**Task prompt**. Your job is to set down the stretch of entries that opens with the line containing "buffers and inverters" and closes with the line containing "2_1_floorplan: 345 / 63.0 / 0 / 3430 / 1150". Keep both end lines, copy each exactly, and add nothing.

**Listed records**.

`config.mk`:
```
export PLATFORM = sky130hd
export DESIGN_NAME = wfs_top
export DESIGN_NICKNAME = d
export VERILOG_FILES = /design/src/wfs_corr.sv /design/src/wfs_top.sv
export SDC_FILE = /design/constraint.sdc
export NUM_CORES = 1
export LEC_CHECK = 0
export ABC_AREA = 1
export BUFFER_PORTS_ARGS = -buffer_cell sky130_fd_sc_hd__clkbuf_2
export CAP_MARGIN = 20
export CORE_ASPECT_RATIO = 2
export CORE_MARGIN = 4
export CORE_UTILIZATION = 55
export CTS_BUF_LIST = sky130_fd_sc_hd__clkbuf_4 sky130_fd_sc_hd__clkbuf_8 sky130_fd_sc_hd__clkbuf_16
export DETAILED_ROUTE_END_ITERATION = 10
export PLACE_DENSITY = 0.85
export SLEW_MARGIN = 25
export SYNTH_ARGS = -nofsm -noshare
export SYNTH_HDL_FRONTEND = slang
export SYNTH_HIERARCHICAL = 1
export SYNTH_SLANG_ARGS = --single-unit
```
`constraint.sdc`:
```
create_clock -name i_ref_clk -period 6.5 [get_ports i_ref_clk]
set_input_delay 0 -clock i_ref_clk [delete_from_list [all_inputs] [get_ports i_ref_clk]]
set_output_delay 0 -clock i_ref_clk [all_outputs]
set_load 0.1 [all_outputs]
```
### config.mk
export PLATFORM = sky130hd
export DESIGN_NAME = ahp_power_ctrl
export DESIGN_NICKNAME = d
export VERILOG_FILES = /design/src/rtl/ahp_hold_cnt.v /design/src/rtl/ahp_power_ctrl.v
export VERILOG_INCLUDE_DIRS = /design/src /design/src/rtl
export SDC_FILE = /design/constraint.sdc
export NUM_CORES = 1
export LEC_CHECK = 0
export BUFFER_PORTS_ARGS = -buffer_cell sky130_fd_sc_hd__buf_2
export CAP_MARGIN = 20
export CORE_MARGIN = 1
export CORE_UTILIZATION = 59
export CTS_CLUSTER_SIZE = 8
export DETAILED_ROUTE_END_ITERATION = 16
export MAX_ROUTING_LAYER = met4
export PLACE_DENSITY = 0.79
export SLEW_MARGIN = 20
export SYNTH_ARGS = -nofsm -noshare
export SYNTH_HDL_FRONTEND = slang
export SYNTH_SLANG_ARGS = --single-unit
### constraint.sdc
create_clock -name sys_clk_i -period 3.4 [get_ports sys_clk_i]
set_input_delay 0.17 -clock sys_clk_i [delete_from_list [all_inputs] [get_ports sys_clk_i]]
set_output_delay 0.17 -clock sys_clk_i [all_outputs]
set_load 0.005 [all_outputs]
---
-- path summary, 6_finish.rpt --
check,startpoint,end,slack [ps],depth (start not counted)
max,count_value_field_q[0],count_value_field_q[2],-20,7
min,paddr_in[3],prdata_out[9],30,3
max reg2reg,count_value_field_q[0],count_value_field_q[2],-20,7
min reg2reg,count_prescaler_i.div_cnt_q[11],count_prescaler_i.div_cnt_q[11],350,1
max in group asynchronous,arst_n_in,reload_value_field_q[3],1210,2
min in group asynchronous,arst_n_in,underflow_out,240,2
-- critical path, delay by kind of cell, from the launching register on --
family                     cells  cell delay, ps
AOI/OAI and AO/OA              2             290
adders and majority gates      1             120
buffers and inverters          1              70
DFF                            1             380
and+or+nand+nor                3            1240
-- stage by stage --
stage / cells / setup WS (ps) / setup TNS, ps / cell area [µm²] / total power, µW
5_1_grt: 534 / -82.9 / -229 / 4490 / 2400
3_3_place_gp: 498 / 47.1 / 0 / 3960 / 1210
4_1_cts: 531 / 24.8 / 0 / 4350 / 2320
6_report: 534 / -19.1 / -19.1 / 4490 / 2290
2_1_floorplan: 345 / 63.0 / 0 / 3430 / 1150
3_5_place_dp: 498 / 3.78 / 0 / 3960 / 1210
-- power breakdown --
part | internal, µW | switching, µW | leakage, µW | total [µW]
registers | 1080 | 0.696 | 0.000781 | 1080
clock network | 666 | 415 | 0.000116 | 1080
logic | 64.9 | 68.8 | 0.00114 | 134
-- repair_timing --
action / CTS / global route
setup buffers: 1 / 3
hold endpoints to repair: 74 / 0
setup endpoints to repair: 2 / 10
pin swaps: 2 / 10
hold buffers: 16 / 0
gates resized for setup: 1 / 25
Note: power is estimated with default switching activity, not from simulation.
...
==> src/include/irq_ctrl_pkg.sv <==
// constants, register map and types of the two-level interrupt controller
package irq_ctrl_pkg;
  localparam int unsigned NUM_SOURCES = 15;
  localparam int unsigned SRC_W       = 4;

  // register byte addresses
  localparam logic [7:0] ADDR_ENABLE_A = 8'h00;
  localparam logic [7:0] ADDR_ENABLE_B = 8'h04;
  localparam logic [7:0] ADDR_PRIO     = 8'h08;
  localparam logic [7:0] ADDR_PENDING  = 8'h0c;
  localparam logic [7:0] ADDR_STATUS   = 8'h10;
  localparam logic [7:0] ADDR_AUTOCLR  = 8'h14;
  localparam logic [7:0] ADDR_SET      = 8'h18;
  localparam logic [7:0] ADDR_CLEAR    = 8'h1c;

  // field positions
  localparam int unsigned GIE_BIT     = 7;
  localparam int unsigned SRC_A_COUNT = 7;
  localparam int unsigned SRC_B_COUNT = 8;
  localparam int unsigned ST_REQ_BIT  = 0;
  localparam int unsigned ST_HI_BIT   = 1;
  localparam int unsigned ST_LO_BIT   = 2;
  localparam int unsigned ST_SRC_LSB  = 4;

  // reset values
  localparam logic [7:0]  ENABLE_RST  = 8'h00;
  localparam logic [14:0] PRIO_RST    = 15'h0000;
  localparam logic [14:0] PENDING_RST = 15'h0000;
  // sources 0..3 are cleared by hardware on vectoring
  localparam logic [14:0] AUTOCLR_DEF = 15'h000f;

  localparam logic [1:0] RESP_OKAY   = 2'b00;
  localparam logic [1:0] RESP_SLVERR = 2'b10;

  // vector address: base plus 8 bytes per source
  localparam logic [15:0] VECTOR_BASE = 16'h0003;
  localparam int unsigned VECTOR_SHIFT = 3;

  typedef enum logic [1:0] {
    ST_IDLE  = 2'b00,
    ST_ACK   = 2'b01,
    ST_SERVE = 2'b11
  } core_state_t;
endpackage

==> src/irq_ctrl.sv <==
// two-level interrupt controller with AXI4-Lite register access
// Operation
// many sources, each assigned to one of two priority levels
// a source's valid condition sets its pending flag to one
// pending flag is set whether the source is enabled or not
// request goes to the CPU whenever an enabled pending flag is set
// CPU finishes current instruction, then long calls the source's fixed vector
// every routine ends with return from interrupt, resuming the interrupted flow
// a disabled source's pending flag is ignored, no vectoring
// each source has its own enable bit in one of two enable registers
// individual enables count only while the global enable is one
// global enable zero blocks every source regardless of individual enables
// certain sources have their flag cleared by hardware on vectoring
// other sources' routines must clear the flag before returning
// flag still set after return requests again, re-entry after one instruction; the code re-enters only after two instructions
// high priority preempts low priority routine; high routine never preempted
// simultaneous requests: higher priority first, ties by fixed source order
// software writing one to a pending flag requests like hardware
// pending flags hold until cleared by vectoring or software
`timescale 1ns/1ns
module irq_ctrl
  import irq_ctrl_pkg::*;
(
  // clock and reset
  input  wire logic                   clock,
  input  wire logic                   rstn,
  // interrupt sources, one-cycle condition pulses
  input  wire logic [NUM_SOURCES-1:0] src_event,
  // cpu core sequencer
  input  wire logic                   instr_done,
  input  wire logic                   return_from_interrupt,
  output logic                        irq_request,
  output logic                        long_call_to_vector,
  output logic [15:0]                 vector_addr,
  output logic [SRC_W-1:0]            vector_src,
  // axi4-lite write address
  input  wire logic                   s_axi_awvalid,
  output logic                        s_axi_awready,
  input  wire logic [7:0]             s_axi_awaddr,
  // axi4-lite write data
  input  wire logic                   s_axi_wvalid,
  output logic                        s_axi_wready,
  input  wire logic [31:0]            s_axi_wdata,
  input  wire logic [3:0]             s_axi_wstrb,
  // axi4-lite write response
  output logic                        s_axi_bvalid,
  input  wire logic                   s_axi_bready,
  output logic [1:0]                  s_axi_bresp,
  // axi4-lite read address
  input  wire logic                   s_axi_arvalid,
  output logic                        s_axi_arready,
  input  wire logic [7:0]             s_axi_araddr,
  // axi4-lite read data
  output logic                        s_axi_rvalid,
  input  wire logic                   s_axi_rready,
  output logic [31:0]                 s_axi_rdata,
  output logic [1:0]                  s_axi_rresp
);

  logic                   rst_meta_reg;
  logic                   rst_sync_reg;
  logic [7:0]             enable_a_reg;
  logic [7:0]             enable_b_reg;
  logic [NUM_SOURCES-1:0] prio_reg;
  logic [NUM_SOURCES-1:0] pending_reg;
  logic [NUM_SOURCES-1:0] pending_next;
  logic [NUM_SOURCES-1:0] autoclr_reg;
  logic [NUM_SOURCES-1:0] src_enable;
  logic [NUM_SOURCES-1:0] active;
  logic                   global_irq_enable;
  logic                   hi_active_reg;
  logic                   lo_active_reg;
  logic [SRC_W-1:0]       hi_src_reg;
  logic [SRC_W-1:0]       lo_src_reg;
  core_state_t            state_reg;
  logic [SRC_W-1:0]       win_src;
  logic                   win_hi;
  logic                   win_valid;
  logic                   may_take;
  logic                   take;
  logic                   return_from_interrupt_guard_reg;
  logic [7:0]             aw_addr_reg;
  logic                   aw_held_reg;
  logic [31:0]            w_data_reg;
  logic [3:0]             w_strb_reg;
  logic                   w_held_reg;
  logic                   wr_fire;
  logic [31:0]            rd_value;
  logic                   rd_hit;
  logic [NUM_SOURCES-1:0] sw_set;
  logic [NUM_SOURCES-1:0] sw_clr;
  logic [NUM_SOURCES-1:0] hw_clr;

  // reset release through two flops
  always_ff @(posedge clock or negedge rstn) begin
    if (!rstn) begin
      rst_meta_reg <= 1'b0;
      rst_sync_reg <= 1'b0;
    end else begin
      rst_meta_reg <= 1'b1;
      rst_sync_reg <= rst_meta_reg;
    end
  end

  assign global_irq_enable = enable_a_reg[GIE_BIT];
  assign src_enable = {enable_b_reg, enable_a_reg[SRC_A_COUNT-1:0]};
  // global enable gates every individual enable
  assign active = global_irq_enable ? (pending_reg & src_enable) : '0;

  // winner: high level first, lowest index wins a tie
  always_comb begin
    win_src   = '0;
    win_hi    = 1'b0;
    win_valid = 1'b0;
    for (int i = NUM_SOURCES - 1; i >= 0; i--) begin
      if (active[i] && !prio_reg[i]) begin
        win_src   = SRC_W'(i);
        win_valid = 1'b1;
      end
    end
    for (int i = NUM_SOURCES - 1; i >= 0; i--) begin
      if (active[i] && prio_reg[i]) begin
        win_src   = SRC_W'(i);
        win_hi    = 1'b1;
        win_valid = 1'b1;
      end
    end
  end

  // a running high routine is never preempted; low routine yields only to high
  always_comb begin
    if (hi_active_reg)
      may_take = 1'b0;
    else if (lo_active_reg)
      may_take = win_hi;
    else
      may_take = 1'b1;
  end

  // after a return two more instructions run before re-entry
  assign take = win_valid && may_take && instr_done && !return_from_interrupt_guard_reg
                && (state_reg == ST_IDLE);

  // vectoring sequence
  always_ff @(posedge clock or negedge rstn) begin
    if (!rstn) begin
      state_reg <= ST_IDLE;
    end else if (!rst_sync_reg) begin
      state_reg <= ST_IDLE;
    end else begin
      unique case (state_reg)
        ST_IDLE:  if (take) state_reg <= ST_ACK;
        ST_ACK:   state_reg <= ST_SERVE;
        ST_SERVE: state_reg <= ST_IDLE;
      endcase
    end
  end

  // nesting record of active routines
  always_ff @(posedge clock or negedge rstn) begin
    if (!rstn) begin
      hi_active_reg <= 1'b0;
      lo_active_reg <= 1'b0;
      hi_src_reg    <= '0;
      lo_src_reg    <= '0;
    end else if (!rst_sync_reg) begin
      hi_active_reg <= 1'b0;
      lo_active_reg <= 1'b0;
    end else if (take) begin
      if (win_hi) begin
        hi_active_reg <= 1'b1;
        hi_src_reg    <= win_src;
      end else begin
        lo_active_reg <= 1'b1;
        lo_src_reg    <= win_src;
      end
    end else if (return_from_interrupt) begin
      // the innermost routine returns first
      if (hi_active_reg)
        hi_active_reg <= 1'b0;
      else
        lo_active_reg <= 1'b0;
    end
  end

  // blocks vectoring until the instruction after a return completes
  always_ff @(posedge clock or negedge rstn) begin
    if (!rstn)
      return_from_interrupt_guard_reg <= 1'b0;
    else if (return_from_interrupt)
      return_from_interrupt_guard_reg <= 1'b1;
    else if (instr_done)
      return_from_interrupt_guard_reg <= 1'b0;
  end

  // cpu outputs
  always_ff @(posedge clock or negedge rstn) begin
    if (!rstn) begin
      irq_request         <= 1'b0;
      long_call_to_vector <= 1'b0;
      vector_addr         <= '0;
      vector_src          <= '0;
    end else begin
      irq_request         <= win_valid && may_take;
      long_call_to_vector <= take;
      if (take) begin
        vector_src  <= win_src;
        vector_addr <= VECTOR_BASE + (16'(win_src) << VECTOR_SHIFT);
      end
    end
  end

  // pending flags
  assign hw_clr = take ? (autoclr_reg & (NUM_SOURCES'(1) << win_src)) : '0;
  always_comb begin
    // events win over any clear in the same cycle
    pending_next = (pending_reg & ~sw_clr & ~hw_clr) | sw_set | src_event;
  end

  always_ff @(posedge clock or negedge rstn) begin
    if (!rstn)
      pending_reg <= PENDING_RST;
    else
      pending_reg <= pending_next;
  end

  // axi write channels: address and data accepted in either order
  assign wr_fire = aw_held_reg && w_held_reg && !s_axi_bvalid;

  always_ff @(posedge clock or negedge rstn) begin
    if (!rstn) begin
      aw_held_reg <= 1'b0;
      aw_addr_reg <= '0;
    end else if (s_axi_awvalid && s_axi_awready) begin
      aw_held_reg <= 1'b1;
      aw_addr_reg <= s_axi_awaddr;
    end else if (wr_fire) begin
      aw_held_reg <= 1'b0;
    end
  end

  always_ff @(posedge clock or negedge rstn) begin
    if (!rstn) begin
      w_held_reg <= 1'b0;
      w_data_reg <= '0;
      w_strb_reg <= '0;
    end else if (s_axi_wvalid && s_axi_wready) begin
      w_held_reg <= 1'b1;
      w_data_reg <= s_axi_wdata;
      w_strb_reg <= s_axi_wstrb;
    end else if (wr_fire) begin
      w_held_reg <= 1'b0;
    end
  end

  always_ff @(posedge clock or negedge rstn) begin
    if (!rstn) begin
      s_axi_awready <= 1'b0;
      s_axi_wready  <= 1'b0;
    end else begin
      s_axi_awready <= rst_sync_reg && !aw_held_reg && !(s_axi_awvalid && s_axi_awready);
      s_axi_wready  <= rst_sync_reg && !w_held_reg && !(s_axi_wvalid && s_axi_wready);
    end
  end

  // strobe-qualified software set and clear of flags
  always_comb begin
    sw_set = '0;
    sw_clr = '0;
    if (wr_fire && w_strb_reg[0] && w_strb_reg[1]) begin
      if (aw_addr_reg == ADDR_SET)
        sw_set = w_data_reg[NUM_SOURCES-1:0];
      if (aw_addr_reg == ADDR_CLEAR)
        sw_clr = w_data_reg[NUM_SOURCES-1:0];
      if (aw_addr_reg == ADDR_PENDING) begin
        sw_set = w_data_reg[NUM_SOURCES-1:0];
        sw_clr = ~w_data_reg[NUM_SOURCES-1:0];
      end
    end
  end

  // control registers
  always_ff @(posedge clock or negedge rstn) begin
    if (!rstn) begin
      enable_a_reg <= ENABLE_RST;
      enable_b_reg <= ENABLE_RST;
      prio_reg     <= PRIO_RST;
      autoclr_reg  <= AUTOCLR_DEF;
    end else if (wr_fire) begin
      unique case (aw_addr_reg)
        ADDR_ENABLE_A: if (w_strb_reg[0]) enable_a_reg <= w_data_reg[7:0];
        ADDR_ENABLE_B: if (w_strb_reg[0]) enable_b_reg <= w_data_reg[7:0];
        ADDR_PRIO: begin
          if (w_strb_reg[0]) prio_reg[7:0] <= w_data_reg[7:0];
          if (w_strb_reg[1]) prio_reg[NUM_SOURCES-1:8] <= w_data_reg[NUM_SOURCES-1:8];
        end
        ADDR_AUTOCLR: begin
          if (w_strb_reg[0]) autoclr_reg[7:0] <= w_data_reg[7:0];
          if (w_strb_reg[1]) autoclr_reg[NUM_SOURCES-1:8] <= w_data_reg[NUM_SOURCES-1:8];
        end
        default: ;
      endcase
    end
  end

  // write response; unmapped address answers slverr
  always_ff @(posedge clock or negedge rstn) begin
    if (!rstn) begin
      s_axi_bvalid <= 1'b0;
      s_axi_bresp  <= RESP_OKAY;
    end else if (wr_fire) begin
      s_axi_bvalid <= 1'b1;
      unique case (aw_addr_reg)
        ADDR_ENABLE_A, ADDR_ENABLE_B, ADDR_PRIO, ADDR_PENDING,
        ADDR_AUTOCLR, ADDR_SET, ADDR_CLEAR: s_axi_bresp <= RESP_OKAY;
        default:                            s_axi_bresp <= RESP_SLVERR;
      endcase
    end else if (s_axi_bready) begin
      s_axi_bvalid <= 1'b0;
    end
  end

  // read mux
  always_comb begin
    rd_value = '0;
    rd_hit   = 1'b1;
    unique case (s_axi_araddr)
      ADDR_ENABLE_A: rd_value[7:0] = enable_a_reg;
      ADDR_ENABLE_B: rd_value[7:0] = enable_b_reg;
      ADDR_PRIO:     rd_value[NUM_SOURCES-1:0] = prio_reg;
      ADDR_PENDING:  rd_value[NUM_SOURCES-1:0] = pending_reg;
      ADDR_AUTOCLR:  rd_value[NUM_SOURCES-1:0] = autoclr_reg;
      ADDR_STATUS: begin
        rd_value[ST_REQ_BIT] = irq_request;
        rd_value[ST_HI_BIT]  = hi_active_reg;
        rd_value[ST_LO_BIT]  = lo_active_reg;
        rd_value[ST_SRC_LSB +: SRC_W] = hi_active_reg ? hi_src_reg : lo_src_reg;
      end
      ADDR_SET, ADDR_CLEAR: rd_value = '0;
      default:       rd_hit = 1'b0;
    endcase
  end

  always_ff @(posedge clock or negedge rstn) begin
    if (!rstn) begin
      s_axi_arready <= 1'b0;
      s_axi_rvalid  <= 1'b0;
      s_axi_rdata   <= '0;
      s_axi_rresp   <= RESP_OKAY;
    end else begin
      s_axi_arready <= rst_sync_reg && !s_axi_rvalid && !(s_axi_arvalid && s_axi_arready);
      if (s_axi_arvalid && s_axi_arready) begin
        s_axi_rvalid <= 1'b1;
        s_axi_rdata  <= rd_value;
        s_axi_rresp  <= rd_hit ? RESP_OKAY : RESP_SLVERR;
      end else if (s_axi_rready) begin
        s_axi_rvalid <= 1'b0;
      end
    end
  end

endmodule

**Completed exercise**.
buffers and inverters          1              70
DFF                            1             380
and+or+nand+nor                3            1240
-- stage by stage --
stage / cells / setup WS (ps) / setup TNS, ps / cell area [µm²] / total power, µW
5_1_grt: 534 / -82.9 / -229 / 4490 / 2400
3_3_place_gp: 498 / 47.1 / 0 / 3960 / 1210
4_1_cts: 531 / 24.8 / 0 / 4350 / 2320
6_report: 534 / -19.1 / -19.1 / 4490 / 2290
2_1_floorplan: 345 / 63.0 / 0 / 3430 / 1150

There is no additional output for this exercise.